======== RECORDS SUPPLIED ========

`config.mk`:
```
export PLATFORM = sky130hd
export DESIGN_NAME = trigger_conditioner
export DESIGN_NICKNAME = d
export VERILOG_FILES = /design/src/rtl/trigger_pkg.sv /design/src/rtl/trig_debounce.sv /design/src/rtl/trigger_conditioner.sv
export SDC_FILE = /design/constraint.sdc
export NUM_CORES = 1
export LEC_CHECK = 0
export ABC_AREA = 0
export CORE_MARGIN = 2
export CORE_UTILIZATION = 54
export CTS_CLUSTER_SIZE = 12
export DETAILED_ROUTE_END_ITERATION = 8
export HOLD_SLACK_MARGIN = 0.03
export PLACE_DENSITY = 0.86
export SLEW_MARGIN = 20
export SYNTH_ARGS = -nofsm -noshare
export SYNTH_HDL_FRONTEND = slang
export SYNTH_SLANG_ARGS = --single-unit
```
`constraint.sdc`:
```
create_clock -name dataclk -period 2.45 [get_ports dataclk]
set_input_delay 0.49 -clock dataclk [delete_from_list [all_inputs] [get_ports dataclk]]
set_output_delay 0.49 -clock dataclk [all_outputs]
set_load 0.03 [all_outputs]
```
`src/rtl/trigger_pkg.sv`:
```
// Shared widths, bus offsets and helpers for the trigger conditioner.
// Contents:
//   NUM_DIGIN / NUM_ADC / NUM_SW  - field widths of the trigger bus
//   DIGIN_LSB / ADC_LSB / SW_LSB  - field offsets within the bus
//   TRIG_W                        - total trigger bus width
//   TICK_STATE_DEFAULT            - default frame-update main_state value
//   sw_load_value()               - software pulse length, 0 mapped to 1
package trigger_pkg;

    localparam int unsigned NUM_DIGIN = 16;
    localparam int unsigned NUM_ADC   = 8;
    localparam int unsigned NUM_SW    = 8;

    localparam int unsigned DIGIN_LSB = 0;
    localparam int unsigned ADC_LSB   = 16;
    localparam int unsigned SW_LSB    = 24;

    localparam int unsigned TRIG_W    = 32;

    localparam logic [31:0] TICK_STATE_DEFAULT = 32'd98;

    // A programmed length of zero still produces a one-frame pulse.
    function automatic logic [7:0] sw_load_value(input logic [7:0] frames);
        return (frames == 8'd0) ? 8'd1 : frames;
    endfunction

endpackage

```
`src/rtl/trig_debounce.sv`:
```
// Single digital trigger input: 2-flop synchroniser followed by an
// optional frame-based debounce counter.
// Build option: TRIG_DEBOUNCE_EN - when defined, the debounce counter is
// built; otherwise the synchronised input is sampled directly on each tick.
// Ports:
//   clk_i              system clock
//   reset_i            synchronous active-high reset
//   din_i              raw asynchronous input bit
//   tick_i             frame-update strobe
//   debounce_frames_i  extra consecutive frames a change must persist
//   trig_o             conditioned (registered) trigger bit
module trig_debounce (
    input  logic       clk_i,
    input  logic       reset_i,
    input  logic       din_i,
    input  logic       tick_i,
    input  logic [3:0] debounce_frames_i,
    output logic       trig_o
);

    logic [1:0] sync_q;
    logic       din_s;
    logic       trig_q;
    logic       trig_d;

    always_ff @(posedge clk_i) begin
        if (reset_i) begin
            sync_q <= '0;
        end else begin
            sync_q <= {sync_q[0], din_i};
        end
    end

    assign din_s = sync_q[1];

`ifdef TRIG_DEBOUNCE_EN
    logic [3:0] cnt_q;
    logic [3:0] cnt_d;

    always_comb begin
        trig_d = trig_q;
        cnt_d  = cnt_q;
        if (tick_i) begin
            if (din_s == trig_q) begin
                cnt_d = '0;
            end else if (cnt_q >= debounce_frames_i) begin
                trig_d = din_s;
                cnt_d  = '0;
            end else begin
                cnt_d = cnt_q + 4'd1;
            end
        end
    end

    always_ff @(posedge clk_i) begin
        if (reset_i) begin
            trig_q <= 1'b0;
            cnt_q  <= '0;
        end else begin
            trig_q <= trig_d;
            cnt_q  <= cnt_d;
        end
    end
`else
    logic debounce_unused;
    assign debounce_unused = ^debounce_frames_i;

    always_comb begin
        trig_d = tick_i ? din_s : trig_q;
    end

    always_ff @(posedge clk_i) begin
        if (reset_i) begin
            trig_q <= 1'b0;
        end else begin
            trig_q <= trig_d;
        end
    end
`endif

    assign trig_o = trig_q;

endmodule

```
`src/rtl/trigger_conditioner.sv`:
```
// Builds the 32-bit trigger bus for the output/stimulation sequencers.
// All bus fields update once per frame on the tick cycle
// (channel == 0 && main_state == TICK_STATE) and are registered.
// Build option: TRIG_DEBOUNCE_EN (inside trig_debounce) enables the
// digital-input debounce counters.
// Ports:
//   dataclk          system clock
//   reset            synchronous active-high reset
//   main_state       global frame state counter
//   channel          global channel counter
//   digin            raw asynchronous digital inputs
//   adc_above        ADC threshold flags (dataclk domain)
//   sw_trig_word     software-trigger bit mask
//   sw_trig_strobe   one-cycle pulse latching sw_trig_word
//   debounce_frames  debounce length in extra frames
//   sw_trig_frames   software pulse length in frames (0 acts as 1)
//   triggers         [15:0] digin, [23:16] ADC, [31:24] software
//   frame_tick       one-cycle pulse when triggers has just updated
module trigger_conditioner
    import trigger_pkg::*;
#(
    parameter logic [31:0] TICK_STATE = TICK_STATE_DEFAULT
) (
    input  logic                 dataclk,
    input  logic                 reset,
    input  logic [31:0]          main_state,
    input  logic [5:0]           channel,
    input  logic [NUM_DIGIN-1:0] digin,
    input  logic [NUM_ADC-1:0]   adc_above,
    input  logic [NUM_SW-1:0]    sw_trig_word,
    input  logic                 sw_trig_strobe,
    input  logic [3:0]           debounce_frames,
    input  logic [7:0]           sw_trig_frames,
    output logic [TRIG_W-1:0]    triggers,
    output logic                 frame_tick
);

    logic tick;
    assign tick = (channel == 6'd0) && (main_state == TICK_STATE);

    // Digital inputs
    logic [NUM_DIGIN-1:0] dig_trig;

    for (genvar g = 0; g < NUM_DIGIN; g++) begin : g_dig
        trig_debounce u_deb (
            .clk_i             (dataclk),
            .reset_i           (reset),
            .din_i             (digin[g]),
            .tick_i            (tick),
            .debounce_frames_i (debounce_frames),
            .trig_o            (dig_trig[g])
        );
    end

    // ADC flags and frame tick
    logic [NUM_ADC-1:0] adc_q;
    logic [NUM_ADC-1:0] adc_d;
    logic               frame_tick_q;

    always_comb begin
        adc_d = tick ? adc_above : adc_q;
    end

    // Software triggers
    logic [NUM_SW-1:0] sw_pending_q;
    logic [NUM_SW-1:0] sw_pending_d;
    logic [7:0]        swcnt_q [NUM_SW];
    logic [7:0]        swcnt_d [NUM_SW];
    logic [NUM_SW-1:0] sw_trig_q;
    logic [NUM_SW-1:0] sw_trig_d;

    always_comb begin
        sw_pending_d = sw_pending_q;
        swcnt_d      = swcnt_q;
        sw_trig_d    = sw_trig_q;
        if (tick) begin
            for (int unsigned j = 0; j < NUM_SW; j++) begin
                if (sw_pending_q[j]) begin
                    swcnt_d[j] = sw_load_value(sw_trig_frames);
                end else if (swcnt_q[j] != 8'd0) begin
                    swcnt_d[j] = swcnt_q[j] - 8'd1;
                end
                sw_trig_d[j] = (swcnt_d[j] != 8'd0);
            end
            sw_pending_d = '0;
        end
        // Applied after the tick clear so a coincident strobe waits for the next tick.
        if (sw_trig_strobe) begin
            sw_pending_d = sw_pending_d | sw_trig_word;
        end
    end

    always_ff @(posedge dataclk) begin
        if (reset) begin
            adc_q        <= '0;
            frame_tick_q <= 1'b0;
            sw_pending_q <= '0;
            swcnt_q      <= '{default: '0};
            sw_trig_q    <= '0;
        end else begin
            adc_q        <= adc_d;
            frame_tick_q <= tick;
            sw_pending_q <= sw_pending_d;
            swcnt_q      <= swcnt_d;
            sw_trig_q    <= sw_trig_d;
        end
    end

    assign triggers[DIGIN_LSB +: NUM_DIGIN] = dig_trig;
    assign triggers[ADC_LSB   +: NUM_ADC]   = adc_q;
    assign triggers[SW_LSB    +: NUM_SW]    = sw_trig_q;
    assign frame_tick = frame_tick_q;

endmodule

```
==> Word level (Yosys, flattened, before mapping) <==
Index checks and enable logic that the tools add are counted.
{ "totals": {"regBits": 137, "latch_bits": 0, "ramBits": 0, "rom_bits": 0, "in_bits": 85, "output_inout_bits": 33, "word_cells": 100, "memories": 0} }
{ "classes": {"addsub": 8, "multipliers": 0, "div": 0, "n_lt_le_gt_ge": 0, "n_eq_ne": 1, "shifts": 0, "mux": 27, "bitwise_logic": 1, "n_reduce_logical": 19} }
{ "op_table": {"columns": ["cell", "n"], "rows": [
  ["$mux W8", 27],
  ["$reduce_bool A8 Y1", 16],
  ["$sub A8 B1 Y8 const B", 8],
  ["$eq A32 B7 Y1 const B", 1],
  ["$logic_not A8 Y1", 1],
  ["$or A8 B8 Y8", 1],
  ["$logic_not A6 Y1", 1],
  ["$logic_and A1 B1 Y1", 1]
]} }

==> Longest topological paths before layout <==
{ "logic_depth": {"ltp_word": 5, "ltp_mapped": 8, "depth_no_buf": 8} }

==> Modules after synthesis <==
Synthesis repeated with hierarchy kept, for this count alone.
{ "unflattened": {"hier_cells": 923, "hier_area_um2": 7309.5} }
{ "by_module_without_submodules": {"columns": ["mod", "instances", "cells_each", "area_each_um2", "seq_area_each_um2"], "rows": [
  ["trigger_conditioner", 1, 811, 5848.1, 1781.7],
  ["trig_debounce", 16, 7, 91.3, 60.1]
]} }

==> Least setup slack after synthesis <==
Ideal clock, no wire load.
{ "synth_path": {"path_kind": "register to register", "startpoint": "register swcnt_q[42] (netlist name)", "endpoint": "register sw_trig_q[2]", "setup_time_ns": 0.131, "t_arrival_ns": 2.086, "required_time_ns": 2.319, "slack_ns": 0.232, "path_stages_with_launch": 8, "n_path_buf": 1, "period_less_slack_ns": 2.218, "cell_sequence": "dfxtp_1 -> clkbuf_1 -> or4_1 -> nor4_1 -> mux2_1 -> mux2_2 -> nor4_1 -> nor3_1"} }
{ "synth_between": {"elab_chain_cells": 5, "word_cells_on_any_way": 6, "cone_classes": "add/sub: 1; mux: 3; reduce/logical: 2"} }
{ "synth_lines": {"columns": ["item", "line", "rtl"], "rows": [
  ["start, declared", "trigger_conditioner.sv:67", "logic [7:0] swcnt_q [NUM_SW];"],
  ["start signal, assigned", "trigger_conditioner.sv:104", "swcnt_q <= swcnt_d;"],
  ["$sub A8 B1 Y8 or $reduce_bool A8 Y1 (tied branches)", "trigger_conditioner.sv:81, trigger_conditioner.sv:80", null],
  ["$mux W8 *", "trigger_conditioner.sv:80", "end else if (swcnt_q[j] != 8'd0) begin"],
  ["$mux W8 *", "trigger_conditioner.sv:78", "if (sw_pending_q[j]) begin"],
  ["$mux W8 *", "trigger_conditioner.sv:76", "if (tick) begin"],
  ["$reduce_bool A8 Y1 *", "trigger_conditioner.sv:83", "sw_trig_d[j] = (swcnt_d[j] != 8'd0);"],
  ["end signal, assigned", "trigger_conditioner.sv:105", "sw_trig_q <= sw_trig_d;"],
  ["end, declared", "trigger_conditioner.sv:69", "logic [NUM_SW-1:0] sw_trig_q;"]
]} }
Mark *: on every way between the ends. The rest lies on a longest branch, timed or not. The select of a mux whose other input is x is not followed.
A chain may end at the register's enable or synchronous reset.

==> Final worst setup path <==
{ "layout_path": {"startpoint": "register swcnt_q[0] (netlist name)", "endpoint": "register sw_trig_q[7]"} }
The elaborated chain is that of the path after synthesis.

==> results.yml <==
status:
  status: "completed"
floorplanning:
  core-area_um2: 13200
  die_h_um: 120
  rows: 42
  initial_core_util_pct: 55.2
  die_area_um2: 14500
  pin_count: 118
  fp.dieW_um: 120
sta:
  skew_ns: 0.0105
  setup_ws_ns: 0.138
  hold_viol_final: 0
  slew_headroom_pct: 52.8
  finalCriticalPeriod_ns: 2.31
  finalSetupViolations: 0
  finalCritPeriodShare_pct: 94.4
  rsz0062_at_grt: "no"
  hold_slack_ns: 0.438
  drv_slew: 0
  worstMarginPinSlew_ns: 0.707
  max_freq_mhz: 433
cts:
  clkTransAtPathRegs_ns: 0.06
  clk_latency_ns: 0.43
  postCtsSetupBuffers: 0
  cts-root-buf: "clkbuf_16"
  cts_made_buffers: 17
  clkSinkCount: 137
  cts_tree: "yes"
  cts_htree_levels: 4
  clockBufferDepth: 2
global_routing:
  grt_pass1_vias: 6853
  grt.overflow.total: 0
  grt_pass1_wl_um: 32300
  grt_max_degree: 47
  antenna_found_initial: 0
  grt.total_usage_pct: 27.5
yosys:
  syn_area_um2: 7310
  synth_seq_cells: 137
  synth_most_common_cell: "dfxtp_1"
  netlist_top_cells_count: "dfxtp_1, nand2_1, nor2_1"
  synth-simple-area-share_pct: 28.6
  synthTopCellsByArea: "dfxtp_1, nand2_1, nor2_1"
  synth-compound-area-share_pct: 18.9
  synth_top_area_share_pct: 37.5
  synth_top_family_by_area: "simple AND/OR/NAND/NOR gates"
  ys.warnings.count: 0
  ys_types: 64
  synthArstFlopShare_pct: 0
  synth_fa_ha_area_share_pct: 2.74
  synth_edf_count: 0
  synth-xor-area-share_pct: 3.47
  muxShareOfSynthArea_pct: 2.34
  syn_inst: 933
  yosysTopAreaCell: "dfxtp_1"
  yosysSeqAreaShare_pct: 37.5
  syn-num-nets: 1034
  synthFlopType: "dfxtp_1"
  avgSynthCellArea_um2: 7.84
detailed_routing:
  wl_per_cell_um: 16.3
  drtPass1Iterations: 5
  drt-initial-drc-count: 457
  via_per_inst: 5.89
  wirelength_um: 20000
  drc: 0
  ant_nets: 0
  num_vias: 7201
hold_path:
  hold_path_end: "g_dig[8].u_deb.sync_q[1]$_SDFF_PP0_"
  whs_path_depth: 1
  min-delay-start: "g_dig[8].u_deb.sync_q[0]$_SDFF_PP0_"
  min_path_type: "register to register"
setup_path:
  worstPathCellList: "inv_1, ha_1, or3b_1, o31a_1, o31ai_1, nand3_1, a2111oi_4, a211oi_2"
  critPathLaunch: "swcnt_q[0]$_SDFFE_PP0P_"
  worstPathArrival_ns: 2.62
  timing.rr.start: "swcnt_q[0]$_SDFFE_PP0P_"
  r2r_slack_ns: 0.14
  reg2reg_to: "sw_trig_q[7]$_SDFFE_PP0P_"
  critPathSlowestCell: "or3b_1"
  crit_type: "register to register"
  required_ns: 2.76
  crit_fanout: 4
  max_stage_delay_ns: 0.42
  worstSetupEndpointType: "register"
  r2r_cells: 8
  start_kind: "register"
power:
  cellPowerDensity_nw_per_um2: 543
  ir_drop_mv: 0.524
  leakage_nw: 3.45
  power_mw: 5.08
placed_design:
  gp_congestion: 0.943
  pre_cts_ws_ns: -0.181
  dp_hpwl_um: 13000
  portBuffers: 113
cells_and_area:
  fin_nets: 1135
  nFillCells: 991
  antenna_cells: 0
  drive_above_1_share_pct: 10.3
  synthToLayoutAreaGrowth_pct: 28.1
job:
  drv_cap: 0
[through the flow]
stage	utilization (%)	setup TNS (ns)	cell area, um^2	cells
detailed placement	66.3	-7.39	8770	1191
global route	70.7	0	9360	1222
floorplan	-	0	7310	933
CTS	70.4	0	9330	1222
finish	70.7	0	9360	1222
global placement	66.3	-6.39	8770	1191
[layout make-up]
cell class	count	area, um^2	area share (%)
Timing Repair Buffer	166	1610	17.2
Clock buffer	18	429	4.58
Clock inverter	13	121	1.30
Sequential cell	137	2740	29.3
Inverter	26	97.6	1.04
Tap cell	176	220	2.35
Multi-Input combinational cell	686	4140	44.2
[worst max path at each step]
stage | end | cells past startpoint
floorplan | sw_trig_q[2]$_SDFFE_PP0P_ | 7
global placement | swcnt_q[16]$_SDFFE_PP0P_ | 8
detailed placement | sw_trig_q[0]$_SDFFE_PP0P_ | 9
CTS | sw_trig_q[7]$_SDFFE_PP0P_ | 8
global route | sw_trig_q[7]$_SDFFE_PP0P_ | 8
finish | sw_trig_q[7]$_SDFFE_PP0P_ | 8
[power by group]
| part | internal, mW | leakage [nW] | switching [mW] | total, mW |
|---|---|---|---|---|
| Combinational | 0.210 | 2.09 | 0.168 | 0.378 |
| Clock | 1.39 | 0.255 | 1.00 | 2.39 |
| Sequential | 2.26 | 1.11 | 0.0485 | 2.31 |
[cells in the final DEF, fill, tap and decap left out, types with 28 or more instances in the layout]
master,count
clkdlybuf4s50_1,112
nor4_1,28
dfxtp_1,137
nand2_1,121
nor2_1,111
buf_4,47
nor2b_1,36
a21oi_1,68
nor3_1,36
[critical path, delay by kind of cell (launching register included)]
| kind | cells | cell delay [ns] |
|---|---|---|
| adders and majority gates | 1 | 0.18 |
| AOI/OAI and AO/OA | 4 | 0.97 |
| DFF | 1 | 0.34 |
| buffers and inverters | 1 | 0.10 |
| and+or+nand+nor | 2 | 0.62 |
[layer usage]
layer | wire, um | GRT usage [%] | vias to the layer above
met5 | 0 | 0 | -
met4 | 608 | 11.8 | 0
met3 | 1580 | 7.45 | 52
met2 | 9460 | 45.8 | 293
met1 | 8310 | 33.4 | 3364
li1 | - | - | 3492
[registers in the layout (all words and copies together) (netlist names)]
signal              flops
swcnt_q                64
frame_tick              1
adc_q                   8
sw_pending_q            8
g_dig.u_deb.sync_q     32
g_dig.u_deb.trig_o     16
sw_trig_q               8
[what timing repair did]
action                     CTS  global route
setup endpoints to repair    0             3
gates resized for setup      0             5
hold buffers                 0             0
[kinds of logic (layout without fill, tap and decap cells)]
group,Yosys count,count (layout)
buffers and inverters,110,223
XOR/XNOR,29,29
AO/OA/AOI/OAI,205,205
flip-flops,137,137
multiplexers,16,16
adder cells (fa/ha/maj),16,16
AND/OR/NAND/NOR,420,420
(Power assumes the default switching activity.)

========

» **PROBLEM TO SOLVE**: Everything starting at the line containing "ant_nets: 0" and ending at the line containing "worstPathArrival_ns: 2.62" in the records above should be repeated exactly, and only that.

» **EXERCISE OUTPUT**:
  ant_nets: 0
  num_vias: 7201
hold_path:
  hold_path_end: "g_dig[8].u_deb.sync_q[1]$_SDFF_PP0_"
  whs_path_depth: 1
  min-delay-start: "g_dig[8].u_deb.sync_q[0]$_SDFF_PP0_"
  min_path_type: "register to register"
setup_path:
  worstPathCellList: "inv_1, ha_1, or3b_1, o31a_1, o31ai_1, nand3_1, a2111oi_4, a211oi_2"
  critPathLaunch: "swcnt_q[0]$_SDFFE_PP0P_"
  worstPathArrival_ns: 2.62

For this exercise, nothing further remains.